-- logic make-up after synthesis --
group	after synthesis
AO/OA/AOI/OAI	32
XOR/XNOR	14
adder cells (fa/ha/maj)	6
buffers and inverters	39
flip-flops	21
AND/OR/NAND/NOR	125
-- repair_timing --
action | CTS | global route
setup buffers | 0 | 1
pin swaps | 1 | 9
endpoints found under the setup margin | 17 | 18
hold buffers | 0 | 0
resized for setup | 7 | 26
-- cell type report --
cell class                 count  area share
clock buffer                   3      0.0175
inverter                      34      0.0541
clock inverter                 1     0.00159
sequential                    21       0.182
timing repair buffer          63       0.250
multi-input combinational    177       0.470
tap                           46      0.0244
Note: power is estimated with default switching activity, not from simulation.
`src/rtl/operand_forward_unit.sv`:
```
// Operand-delivery stage: forwards in-flight EX/MEM/WB results over stale register-file
// data, raises a one-cycle load-use stall and drives the register-file write controls.
module operand_forward_unit #(
    parameter int DW    = 32,
    parameter int AW    = 5,
    parameter int CNT_W = 16
) (
    input  logic             Clk,
    input  logic             Rst,
    input  logic             ID_VALID,
    input  logic [AW-1:0]    RA,
    input  logic [AW-1:0]    RB,
    input  logic             ID_USE_A,
    input  logic             ID_USE_B,
    input  logic [DW-1:0]    PA,
    input  logic [DW-1:0]    PB,
    input  logic [AW-1:0]    ID_RW,
    input  logic             ID_LE,
    input  logic             ID_LOAD,
    input  logic             FLUSH,
    input  logic [DW-1:0]    EX_RES,
    input  logic [DW-1:0]    MEM_RES,
    input  logic [DW-1:0]    WB_RES,
    output logic [DW-1:0]    OA,
    output logic [DW-1:0]    OB,
    output logic             STALL,
    output logic [AW-1:0]    WB_RW,
    output logic             WB_LE,
    output logic [CNT_W-1:0] STALL_CNT
);

    // EX slot keeps its load flag; MEM/WB only need valid/rw/le.
    logic             ex_valid_r;
    logic [AW-1:0]    ex_rw_r;
    logic             ex_le_r;
    logic             ex_load_r;
    logic             mem_valid_r;
    logic [AW-1:0]    mem_rw_r;
    logic             mem_le_r;
    logic [AW-1:0]    wb_rw_r;
    logic             wb_le_r;
    logic [CNT_W-1:0] stall_cnt_r;

    logic             stall_s;
    logic [DW-1:0]    oa_s;
    logic [DW-1:0]    ob_s;
    logic [2:0]       hit_a_s;
    logic [2:0]       hit_b_s;

    function automatic logic slot_writes(
        input logic          valid,
        input logic          le,
        input logic [AW-1:0] rw,
        input logic [AW-1:0] r
    );
        return valid & le & (rw == r) & (r != {AW{1'b0}});
    endfunction

    // Youngest match wins: EX over MEM over WB over register file.
    function automatic logic [DW-1:0] fwd_mux(
        input logic [2:0]    hit,
        input logic [DW-1:0] ex_res,
        input logic [DW-1:0] mem_res,
        input logic [DW-1:0] wb_res,
        input logic [DW-1:0] rf
    );
        logic [DW-1:0] sel;
        casez (hit)
            3'b1??:  sel = ex_res;
            3'b01?:  sel = mem_res;
            3'b001:  sel = wb_res;
            default: sel = rf;
        endcase
        return sel;
    endfunction

    // Per-slot match vectors; a load in EX has no result yet so it cannot forward.
    always_comb begin
        hit_a_s = {slot_writes(ex_valid_r, ex_le_r, ex_rw_r, RA) & ~ex_load_r,
                   slot_writes(mem_valid_r, mem_le_r, mem_rw_r, RA),
                   slot_writes(1'b1, wb_le_r, wb_rw_r, RA)};
        hit_b_s = {slot_writes(ex_valid_r, ex_le_r, ex_rw_r, RB) & ~ex_load_r,
                   slot_writes(mem_valid_r, mem_le_r, mem_rw_r, RB),
                   slot_writes(1'b1, wb_le_r, wb_rw_r, RB)};
    end

    // Operand selection with R0 forced to zero.
    always_comb begin
        oa_s = {DW{1'b0}};
        ob_s = {DW{1'b0}};
        if (RA == {AW{1'b0}}) begin
            oa_s = {DW{1'b0}};
        end else begin
            oa_s = fwd_mux(hit_a_s, EX_RES, MEM_RES, WB_RES, PA);
        end
        if (RB == {AW{1'b0}}) begin
            ob_s = {DW{1'b0}};
        end else begin
            ob_s = fwd_mux(hit_b_s, EX_RES, MEM_RES, WB_RES, PB);
        end
    end

    // Load-use hazard detection; a flushed decode never stalls.
    always_comb begin
        stall_s = 1'b0;
        if (ID_VALID && !FLUSH) begin
            stall_s = (ID_USE_A & slot_writes(ex_valid_r, ex_le_r, ex_rw_r, RA) & ex_load_r) |
                      (ID_USE_B & slot_writes(ex_valid_r, ex_le_r, ex_rw_r, RB) & ex_load_r);
        end else begin
            stall_s = 1'b0;
        end
    end

    // Scoreboard shift; stalled or flushed decode enters EX as a bubble.
    always_ff @(posedge Clk or posedge Rst) begin
        if (Rst) begin
            ex_valid_r  <= 1'b0;
            ex_rw_r     <= {AW{1'b0}};
            ex_le_r     <= 1'b0;
            ex_load_r   <= 1'b0;
            mem_valid_r <= 1'b0;
            mem_rw_r    <= {AW{1'b0}};
            mem_le_r    <= 1'b0;
            wb_rw_r     <= {AW{1'b0}};
            wb_le_r     <= 1'b0;
        end else begin
            ex_valid_r  <= ID_VALID & ~FLUSH & ~stall_s;
            ex_rw_r     <= ID_RW;
            ex_le_r     <= ID_LE;
            ex_load_r   <= ID_LOAD;
            mem_valid_r <= ex_valid_r;
            mem_rw_r    <= ex_rw_r;
            mem_le_r    <= ex_le_r;
            wb_rw_r     <= mem_rw_r;
            wb_le_r     <= mem_valid_r & mem_le_r & (mem_rw_r != {AW{1'b0}});
        end
    end

    // Saturating count of stall cycles.
    always_ff @(posedge Clk or posedge Rst) begin
        if (Rst) begin
            stall_cnt_r <= {CNT_W{1'b0}};
        end else if (stall_s && (stall_cnt_r != {CNT_W{1'b1}})) begin
            stall_cnt_r <= stall_cnt_r + {{(CNT_W-1){1'b0}}, 1'b1};
        end else begin
            stall_cnt_r <= stall_cnt_r;
        end
    end

    assign OA        = oa_s;
    assign OB        = ob_s;
    assign STALL     = stall_s;
    assign WB_RW     = wb_rw_r;
    assign WB_LE     = wb_le_r;
    assign STALL_CNT = stall_cnt_r;

endmodule

```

════

#### REQUIRED WORK
Where does the string "after" occur in the data above? Copy every line that holds it.

#### REPLY TO THE TASK
-- logic make-up after synthesis --
group	after synthesis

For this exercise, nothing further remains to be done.